* What is needed
Write the entries below out again without a single difference.

* Data section

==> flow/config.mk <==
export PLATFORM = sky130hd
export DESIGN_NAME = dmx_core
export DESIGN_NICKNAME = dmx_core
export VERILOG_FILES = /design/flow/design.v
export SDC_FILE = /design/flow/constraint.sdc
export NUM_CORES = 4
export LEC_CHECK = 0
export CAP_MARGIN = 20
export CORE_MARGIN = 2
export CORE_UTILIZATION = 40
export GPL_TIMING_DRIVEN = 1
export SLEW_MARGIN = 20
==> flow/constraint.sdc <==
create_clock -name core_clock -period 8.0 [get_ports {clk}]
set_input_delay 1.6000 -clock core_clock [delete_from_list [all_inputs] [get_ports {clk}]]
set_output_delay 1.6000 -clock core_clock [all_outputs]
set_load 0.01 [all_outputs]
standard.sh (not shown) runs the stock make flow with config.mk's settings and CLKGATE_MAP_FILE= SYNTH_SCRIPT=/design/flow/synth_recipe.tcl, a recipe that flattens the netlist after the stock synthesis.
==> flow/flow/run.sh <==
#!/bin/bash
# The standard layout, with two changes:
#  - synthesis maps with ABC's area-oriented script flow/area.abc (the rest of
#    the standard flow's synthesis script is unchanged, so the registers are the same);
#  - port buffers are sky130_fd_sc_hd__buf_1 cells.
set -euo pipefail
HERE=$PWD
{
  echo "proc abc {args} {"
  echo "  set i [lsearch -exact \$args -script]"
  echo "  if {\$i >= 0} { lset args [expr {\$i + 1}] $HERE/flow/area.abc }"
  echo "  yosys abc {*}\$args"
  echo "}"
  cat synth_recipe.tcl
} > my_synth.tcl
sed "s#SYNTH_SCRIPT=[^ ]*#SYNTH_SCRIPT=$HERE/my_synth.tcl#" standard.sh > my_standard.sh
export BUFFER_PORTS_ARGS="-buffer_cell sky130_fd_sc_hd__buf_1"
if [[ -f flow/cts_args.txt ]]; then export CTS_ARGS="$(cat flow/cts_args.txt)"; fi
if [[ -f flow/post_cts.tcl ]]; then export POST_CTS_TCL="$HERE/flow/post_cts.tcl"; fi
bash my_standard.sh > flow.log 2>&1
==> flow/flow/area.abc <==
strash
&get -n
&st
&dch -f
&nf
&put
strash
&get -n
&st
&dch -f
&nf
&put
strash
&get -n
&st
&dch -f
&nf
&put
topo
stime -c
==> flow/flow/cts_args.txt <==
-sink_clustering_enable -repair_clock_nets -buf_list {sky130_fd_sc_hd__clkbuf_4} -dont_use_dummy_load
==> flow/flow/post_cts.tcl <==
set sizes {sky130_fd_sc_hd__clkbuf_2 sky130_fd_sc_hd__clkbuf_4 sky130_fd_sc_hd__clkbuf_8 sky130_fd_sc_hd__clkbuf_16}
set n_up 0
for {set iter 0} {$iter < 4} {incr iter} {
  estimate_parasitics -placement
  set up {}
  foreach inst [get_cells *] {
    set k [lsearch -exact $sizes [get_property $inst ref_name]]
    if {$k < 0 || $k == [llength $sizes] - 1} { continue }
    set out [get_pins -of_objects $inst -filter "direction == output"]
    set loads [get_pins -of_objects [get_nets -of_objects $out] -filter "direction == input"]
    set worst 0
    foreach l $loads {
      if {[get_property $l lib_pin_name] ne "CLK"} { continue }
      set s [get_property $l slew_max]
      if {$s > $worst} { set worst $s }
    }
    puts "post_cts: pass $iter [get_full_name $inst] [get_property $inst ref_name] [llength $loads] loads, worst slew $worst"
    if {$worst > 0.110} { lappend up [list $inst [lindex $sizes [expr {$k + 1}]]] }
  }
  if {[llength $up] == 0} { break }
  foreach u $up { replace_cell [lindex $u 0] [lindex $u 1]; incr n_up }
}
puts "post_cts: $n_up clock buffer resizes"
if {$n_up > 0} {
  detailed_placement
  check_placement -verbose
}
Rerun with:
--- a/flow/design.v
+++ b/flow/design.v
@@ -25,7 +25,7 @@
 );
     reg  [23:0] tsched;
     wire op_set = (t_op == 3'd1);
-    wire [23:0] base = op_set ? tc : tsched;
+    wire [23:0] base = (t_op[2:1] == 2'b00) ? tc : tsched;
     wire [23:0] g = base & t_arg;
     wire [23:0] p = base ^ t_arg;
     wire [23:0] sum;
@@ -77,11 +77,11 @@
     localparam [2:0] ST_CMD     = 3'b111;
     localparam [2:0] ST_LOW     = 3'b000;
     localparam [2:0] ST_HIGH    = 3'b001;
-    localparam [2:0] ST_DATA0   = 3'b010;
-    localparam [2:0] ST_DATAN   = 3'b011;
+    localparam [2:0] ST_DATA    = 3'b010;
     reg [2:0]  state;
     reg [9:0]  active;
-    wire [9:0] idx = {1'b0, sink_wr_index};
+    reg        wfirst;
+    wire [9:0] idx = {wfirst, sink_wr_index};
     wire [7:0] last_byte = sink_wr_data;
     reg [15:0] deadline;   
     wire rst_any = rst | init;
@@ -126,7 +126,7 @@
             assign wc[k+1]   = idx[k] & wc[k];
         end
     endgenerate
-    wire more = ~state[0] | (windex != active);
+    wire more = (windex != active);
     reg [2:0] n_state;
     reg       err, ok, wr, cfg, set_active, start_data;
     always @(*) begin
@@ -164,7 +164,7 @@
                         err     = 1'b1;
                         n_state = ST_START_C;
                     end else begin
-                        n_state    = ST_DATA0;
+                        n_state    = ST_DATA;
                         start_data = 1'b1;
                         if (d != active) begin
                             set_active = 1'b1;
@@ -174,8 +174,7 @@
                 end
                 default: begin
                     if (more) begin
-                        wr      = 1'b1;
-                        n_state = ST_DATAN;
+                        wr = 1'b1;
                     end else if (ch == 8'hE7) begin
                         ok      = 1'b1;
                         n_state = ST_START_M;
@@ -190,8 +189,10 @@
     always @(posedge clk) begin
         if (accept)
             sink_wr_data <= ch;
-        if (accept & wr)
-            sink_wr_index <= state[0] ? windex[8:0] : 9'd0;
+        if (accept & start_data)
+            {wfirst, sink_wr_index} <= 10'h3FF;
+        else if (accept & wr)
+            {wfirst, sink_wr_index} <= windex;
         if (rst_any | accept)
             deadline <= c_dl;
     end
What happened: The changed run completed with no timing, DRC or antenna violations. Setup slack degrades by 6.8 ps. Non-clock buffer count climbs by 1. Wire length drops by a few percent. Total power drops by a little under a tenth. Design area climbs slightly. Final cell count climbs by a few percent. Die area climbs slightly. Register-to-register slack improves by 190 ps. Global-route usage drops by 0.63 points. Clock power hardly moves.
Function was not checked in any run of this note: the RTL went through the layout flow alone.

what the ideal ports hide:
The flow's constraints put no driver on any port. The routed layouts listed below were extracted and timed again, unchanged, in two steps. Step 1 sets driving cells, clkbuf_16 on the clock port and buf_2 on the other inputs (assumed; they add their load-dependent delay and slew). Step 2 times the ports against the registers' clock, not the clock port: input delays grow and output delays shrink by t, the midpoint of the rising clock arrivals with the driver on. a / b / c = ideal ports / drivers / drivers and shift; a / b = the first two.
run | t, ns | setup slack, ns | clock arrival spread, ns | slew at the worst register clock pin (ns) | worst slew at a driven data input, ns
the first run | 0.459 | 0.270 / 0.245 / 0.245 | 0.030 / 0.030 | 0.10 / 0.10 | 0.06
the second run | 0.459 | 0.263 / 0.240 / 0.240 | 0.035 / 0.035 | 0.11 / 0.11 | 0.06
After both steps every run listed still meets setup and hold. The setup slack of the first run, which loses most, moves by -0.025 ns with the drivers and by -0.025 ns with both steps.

* Task result
==> flow/config.mk <==
export PLATFORM = sky130hd
export DESIGN_NAME = dmx_core
export DESIGN_NICKNAME = dmx_core
export VERILOG_FILES = /design/flow/design.v
export SDC_FILE = /design/flow/constraint.sdc
export NUM_CORES = 4
export LEC_CHECK = 0
export CAP_MARGIN = 20
export CORE_MARGIN = 2
export CORE_UTILIZATION = 40
export GPL_TIMING_DRIVEN = 1
export SLEW_MARGIN = 20
==> flow/constraint.sdc <==
create_clock -name core_clock -period 8.0 [get_ports {clk}]
set_input_delay 1.6000 -clock core_clock [delete_from_list [all_inputs] [get_ports {clk}]]
set_output_delay 1.6000 -clock core_clock [all_outputs]
set_load 0.01 [all_outputs]
standard.sh (not shown) runs the stock make flow with config.mk's settings and CLKGATE_MAP_FILE= SYNTH_SCRIPT=/design/flow/synth_recipe.tcl, a recipe that flattens the netlist after the stock synthesis.
==> flow/flow/run.sh <==
#!/bin/bash
# The standard layout, with two changes:
#  - synthesis maps with ABC's area-oriented script flow/area.abc (the rest of
#    the standard flow's synthesis script is unchanged, so the registers are the same);
#  - port buffers are sky130_fd_sc_hd__buf_1 cells.
set -euo pipefail
HERE=$PWD
{
  echo "proc abc {args} {"
  echo "  set i [lsearch -exact \$args -script]"
  echo "  if {\$i >= 0} { lset args [expr {\$i + 1}] $HERE/flow/area.abc }"
  echo "  yosys abc {*}\$args"
  echo "}"
  cat synth_recipe.tcl
} > my_synth.tcl
sed "s#SYNTH_SCRIPT=[^ ]*#SYNTH_SCRIPT=$HERE/my_synth.tcl#" standard.sh > my_standard.sh
export BUFFER_PORTS_ARGS="-buffer_cell sky130_fd_sc_hd__buf_1"
if [[ -f flow/cts_args.txt ]]; then export CTS_ARGS="$(cat flow/cts_args.txt)"; fi
if [[ -f flow/post_cts.tcl ]]; then export POST_CTS_TCL="$HERE/flow/post_cts.tcl"; fi
bash my_standard.sh > flow.log 2>&1
==> flow/flow/area.abc <==
strash
&get -n
&st
&dch -f
&nf
&put
strash
&get -n
&st
&dch -f
&nf
&put
strash
&get -n
&st
&dch -f
&nf
&put
topo
stime -c
==> flow/flow/cts_args.txt <==
-sink_clustering_enable -repair_clock_nets -buf_list {sky130_fd_sc_hd__clkbuf_4} -dont_use_dummy_load
==> flow/flow/post_cts.tcl <==
set sizes {sky130_fd_sc_hd__clkbuf_2 sky130_fd_sc_hd__clkbuf_4 sky130_fd_sc_hd__clkbuf_8 sky130_fd_sc_hd__clkbuf_16}
set n_up 0
for {set iter 0} {$iter < 4} {incr iter} {
  estimate_parasitics -placement
  set up {}
  foreach inst [get_cells *] {
    set k [lsearch -exact $sizes [get_property $inst ref_name]]
    if {$k < 0 || $k == [llength $sizes] - 1} { continue }
    set out [get_pins -of_objects $inst -filter "direction == output"]
    set loads [get_pins -of_objects [get_nets -of_objects $out] -filter "direction == input"]
    set worst 0
    foreach l $loads {
      if {[get_property $l lib_pin_name] ne "CLK"} { continue }
      set s [get_property $l slew_max]
      if {$s > $worst} { set worst $s }
    }
    puts "post_cts: pass $iter [get_full_name $inst] [get_property $inst ref_name] [llength $loads] loads, worst slew $worst"
    if {$worst > 0.110} { lappend up [list $inst [lindex $sizes [expr {$k + 1}]]] }
  }
  if {[llength $up] == 0} { break }
  foreach u $up { replace_cell [lindex $u 0] [lindex $u 1]; incr n_up }
}
puts "post_cts: $n_up clock buffer resizes"
if {$n_up > 0} {
  detailed_placement
  check_placement -verbose
}
Rerun with:
--- a/flow/design.v
+++ b/flow/design.v
@@ -25,7 +25,7 @@
 );
     reg  [23:0] tsched;
     wire op_set = (t_op == 3'd1);
-    wire [23:0] base = op_set ? tc : tsched;
+    wire [23:0] base = (t_op[2:1] == 2'b00) ? tc : tsched;
     wire [23:0] g = base & t_arg;
     wire [23:0] p = base ^ t_arg;
     wire [23:0] sum;
@@ -77,11 +77,11 @@
     localparam [2:0] ST_CMD     = 3'b111;
     localparam [2:0] ST_LOW     = 3'b000;
     localparam [2:0] ST_HIGH    = 3'b001;
-    localparam [2:0] ST_DATA0   = 3'b010;
-    localparam [2:0] ST_DATAN   = 3'b011;
+    localparam [2:0] ST_DATA    = 3'b010;
     reg [2:0]  state;
     reg [9:0]  active;
-    wire [9:0] idx = {1'b0, sink_wr_index};
+    reg        wfirst;
+    wire [9:0] idx = {wfirst, sink_wr_index};
     wire [7:0] last_byte = sink_wr_data;
     reg [15:0] deadline;   
     wire rst_any = rst | init;
@@ -126,7 +126,7 @@
             assign wc[k+1]   = idx[k] & wc[k];
         end
     endgenerate
-    wire more = ~state[0] | (windex != active);
+    wire more = (windex != active);
     reg [2:0] n_state;
     reg       err, ok, wr, cfg, set_active, start_data;
     always @(*) begin
@@ -164,7 +164,7 @@
                         err     = 1'b1;
                         n_state = ST_START_C;
                     end else begin
-                        n_state    = ST_DATA0;
+                        n_state    = ST_DATA;
                         start_data = 1'b1;
                         if (d != active) begin
                             set_active = 1'b1;
@@ -174,8 +174,7 @@
                 end
                 default: begin
                     if (more) begin
-                        wr      = 1'b1;
-                        n_state = ST_DATAN;
+                        wr = 1'b1;
                     end else if (ch == 8'hE7) begin
                         ok      = 1'b1;
                         n_state = ST_START_M;
@@ -190,8 +189,10 @@
     always @(posedge clk) begin
         if (accept)
             sink_wr_data <= ch;
-        if (accept & wr)
-            sink_wr_index <= state[0] ? windex[8:0] : 9'd0;
+        if (accept & start_data)
+            {wfirst, sink_wr_index} <= 10'h3FF;
+        else if (accept & wr)
+            {wfirst, sink_wr_index} <= windex;
         if (rst_any | accept)
             deadline <= c_dl;
     end
What happened: The changed run completed with no timing, DRC or antenna violations. Setup slack degrades by 6.8 ps. Non-clock buffer count climbs by 1. Wire length drops by a few percent. Total power drops by a little under a tenth. Design area climbs slightly. Final cell count climbs by a few percent. Die area climbs slightly. Register-to-register slack improves by 190 ps. Global-route usage drops by 0.63 points. Clock power hardly moves.
Function was not checked in any run of this note: the RTL went through the layout flow alone.

what the ideal ports hide:
The flow's constraints put no driver on any port. The routed layouts listed below were extracted and timed again, unchanged, in two steps. Step 1 sets driving cells, clkbuf_16 on the clock port and buf_2 on the other inputs (assumed; they add their load-dependent delay and slew). Step 2 times the ports against the registers' clock, not the clock port: input delays grow and output delays shrink by t, the midpoint of the rising clock arrivals with the driver on. a / b / c = ideal ports / drivers / drivers and shift; a / b = the first two.
run | t, ns | setup slack, ns | clock arrival spread, ns | slew at the worst register clock pin (ns) | worst slew at a driven data input, ns
the first run | 0.459 | 0.270 / 0.245 / 0.245 | 0.030 / 0.030 | 0.10 / 0.10 | 0.06
the second run | 0.459 | 0.263 / 0.240 / 0.240 | 0.035 / 0.035 | 0.11 / 0.11 | 0.06
After both steps every run listed still meets setup and hold. The setup slack of the first run, which loses most, moves by -0.025 ns with the drivers and by -0.025 ns with both steps.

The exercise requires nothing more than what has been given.